The YYB-101 effect on ovarian cancer cell proliferation. (A) A2780 cells (3×103) and (B) SKOV3 cells (1.5×103) were seeded into 96-well plates and incubated overnight. The cells were treated with 80 ng/ml HGF containing 0.3 μM YYB-101, 3 μM YYB-101, 1 pM paclitaxel, or 0.3 μM YYB-101 with 1 pM paclitaxel for 72 h. Cell proliferation was determined using a WST-1 assay. (C) A2780 cells (2×106) were plated into 6-well plates and treated with 1 μM hIgG, 3 μM YYB-101, 1 pM paclitaxel, or 3 μM YYB-101 with 1 pM paclitaxel for 24 h. The levels of c-MET signaling molecules (c-MET, p-c-MET, GAB1, p-GAB1, Src, p-Src, ERK 1/2, and p-ERK 1/2) and apoptosis-related molecules (Bax, caspase-3, cleaved caspase-3, PARP, and cleaved PARP) were determined by western blot analysis. α-tubulin was used as a control.

We observed changes in the c-MET signaling pathway in A2780/luc cells by immunoblot analysis. c-MET Tyr1234/1235 phosphorylation was decreased by YYB-101 treatment.

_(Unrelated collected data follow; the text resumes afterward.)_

===== src/rtl/fetch_pkg.sv =====
// Shared definitions for the instruction-fetch stage: state codes, PC constants,
// the IF/ID payload layout and small address helpers.
// Optional feature macro used by this slice: FETCH_PERF_EN (fetch/stall counters).
package fetch_pkg;

    localparam int unsigned XLEN = 32;

    // Fetch-stage state codes
    localparam logic [0:0] ST_BOOT = 1'b0;
    localparam logic [0:0] ST_RUN  = 1'b1;

    localparam logic [XLEN-1:0] PC_INC       = 32'd4;
    localparam logic [XLEN-1:0] BUBBLE_INSTR = 32'h0000_0000;

    // IF/ID pipeline register payload
    typedef struct packed {
        logic [XLEN-1:0] instr;
        logic [XLEN-1:0] pc;
        logic [XLEN-1:0] pc_next;
        logic            valid;
    } if_id_t;

    localparam if_id_t IF_ID_BUBBLE = '{
        instr:   BUBBLE_INSTR,
        pc:      32'h0,
        pc_next: 32'h0,
        valid:   1'b0
    };

    // Sequential PC, wrapping modulo 2^32
    function automatic logic [XLEN-1:0] pc_add4(input logic [XLEN-1:0] pc);
        return pc + PC_INC;
    endfunction

    // Branch targets are forced onto a word boundary
    function automatic logic [XLEN-1:0] word_align(input logic [XLEN-1:0] addr);
        return addr & ~32'h0000_0003;
    endfunction

endpackage


===== src/rtl/fetch_pc_reg.sv =====
// Program counter register with load enable and target / +4 next-PC select.
// Holding is expressed by leaving load_en low.
module fetch_pc_reg
    import fetch_pkg::*;
#(
    parameter logic [31:0] RESET_PC = 32'h0000_0000
) (
    input  logic        clk,
    input  logic        reset,
    input  logic        load_en,
    input  logic        sel_target,
    input  logic [31:0] target,
    output logic [31:0] pc
);

    logic [31:0] pc_d;

    // Next-PC mux: aligned branch target or sequential increment
    always_comb begin
        pc_d = pc_add4(pc);
        if (sel_target) begin
            pc_d = word_align(target);
        end
    end

    // PC register, synchronous active-low reset
    always_ff @(posedge clk) begin
        if (!reset) begin
            pc <= RESET_PC;
        end else if (load_en) begin
            pc <= pc_d;
        end
    end

endmodule


===== src/rtl/fetch_stage.sv =====
// Instruction-fetch stage: owns the PC and the IF/ID register, drives the
// combinational ROM address, and handles stall, flush and branch redirect.
// Optional feature macro: FETCH_PERF_EN adds saturating fetch/stall counters.
module fetch_stage
    import fetch_pkg::*;
#(
    parameter int unsigned ADDR_W   = 8,
    parameter logic [31:0] RESET_PC = 32'h0000_0000
) (
    input  logic              clk,
    input  logic              reset,
    input  logic              stall,
    input  logic              flush,
    input  logic              br_taken,
    input  logic [31:0]       br_target,
    output logic [ADDR_W-1:0] imem_addr,
    input  logic [31:0]       imem_data,
    output logic [31:0]       if_id_instr,
    output logic [31:0]       if_id_pc,
    output logic [31:0]       if_id_pc_next,
    output logic              if_id_valid
`ifdef FETCH_PERF_EN
    ,
    output logic [31:0]       fetch_count,
    output logic [31:0]       stall_count
`endif
);

    logic [0:0]  state_q;
    logic [0:0]  state_d;
    logic [31:0] pc;
    logic        pc_load;
    logic        pc_sel_tgt;
    logic        ifid_load;
    if_id_t      ifid_d;
    if_id_t      ifid_q;

    fetch_pc_reg #(
        .RESET_PC (RESET_PC)
    ) u_pc_reg (
        .clk        (clk),
        .reset      (reset),
        .load_en    (pc_load),
        .sel_target (pc_sel_tgt),
        .target     (br_target),
        .pc         (pc)
    );

    // ROM address follows the PC with no latency, wrapping at 2^ADDR_W
    assign imem_addr = pc[ADDR_W-1:0];

    // State register
    always_ff @(posedge clk) begin
        if (!reset) begin
            state_q <= ST_BOOT;
        end else begin
            state_q <= state_d;
        end
    end

    // Next state, PC control and IF/ID next value; rules in priority order
    always_comb begin
        state_d    = state_q;
        pc_load    = 1'b0;
        pc_sel_tgt = 1'b0;
        ifid_load  = 1'b0;
        ifid_d     = IF_ID_BUBBLE;
        case (state_q)
            ST_BOOT: begin
                // One settling cycle: PC held, bubble into IF/ID
                state_d   = ST_RUN;
                ifid_load = 1'b1;
            end
            default: begin
                if (br_taken) begin
                    pc_load    = 1'b1;
                    pc_sel_tgt = 1'b1;
                    ifid_load  = 1'b1;
                end else if (stall) begin
                    ifid_load = flush;
                end else if (flush) begin
                    pc_load   = 1'b1;
                    ifid_load = 1'b1;
                end else begin
                    pc_load   = 1'b1;
                    ifid_load = 1'b1;
                    ifid_d    = '{
                        instr:   imem_data,
                        pc:      pc,
                        pc_next: pc_add4(pc),
                        valid:   1'b1
                    };
                end
            end
        endcase
    end

    // IF/ID pipeline register
    always_ff @(posedge clk) begin
        if (!reset) begin
            ifid_q <= IF_ID_BUBBLE;
        end else if (ifid_load) begin
            ifid_q <= ifid_d;
        end
    end

    assign if_id_instr   = ifid_q.instr;
    assign if_id_pc      = ifid_q.pc;
    assign if_id_pc_next = ifid_q.pc_next;
    assign if_id_valid   = ifid_q.valid;

`ifdef FETCH_PERF_EN
    logic fetch_win;
    logic stall_win;

    assign fetch_win = ifid_load & ifid_d.valid;
    assign stall_win = (state_q == ST_RUN) & ~br_taken & stall;

    // Saturating fetch and stall counters
    always_ff @(posedge clk) begin
        if (!reset) begin
            fetch_count <= 32'h0;
            stall_count <= 32'h0;
        end else begin
            if (fetch_win && (fetch_count != 32'hFFFF_FFFF)) begin
                fetch_count <= fetch_count + 32'd1;
            end
            if (stall_win && (stall_count != 32'hFFFF_FFFF)) begin
                stall_count <= stall_count + 32'd1;
            end
        end
    end
`endif

endmodule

In addition, the levels of phosphorylated GRB2-associated-binding protein 1 (GAB1), proto-oncogene tyrosine-protein kinase (Src), and extracellular signal-regulated kinase (ERK 1/2), which are downstream signaling molecules of c-MET, were decreased by YYB-101 treatment. Furthermore, treatment with the combination of paclitaxel and YYB-101 further reduced the phosphorylation of these signaling molecules. To verify whether YYB-101 treatment induces apoptosis, we assayed for the levels of Bax (bcl-2-like protein 4) as well as cleaved caspase-3 and poly (ADP-ribose) polymerase (PARP). Bax, a proapoptotic molecule, was induced when cells were treated with paclitaxel and YYB-101 alone or in combination. In addition, higher levels of cleaved caspase-3 were found after YYB-101 treatment than after paclitaxel, and cleaved PARP levels were increased after the combined treatment.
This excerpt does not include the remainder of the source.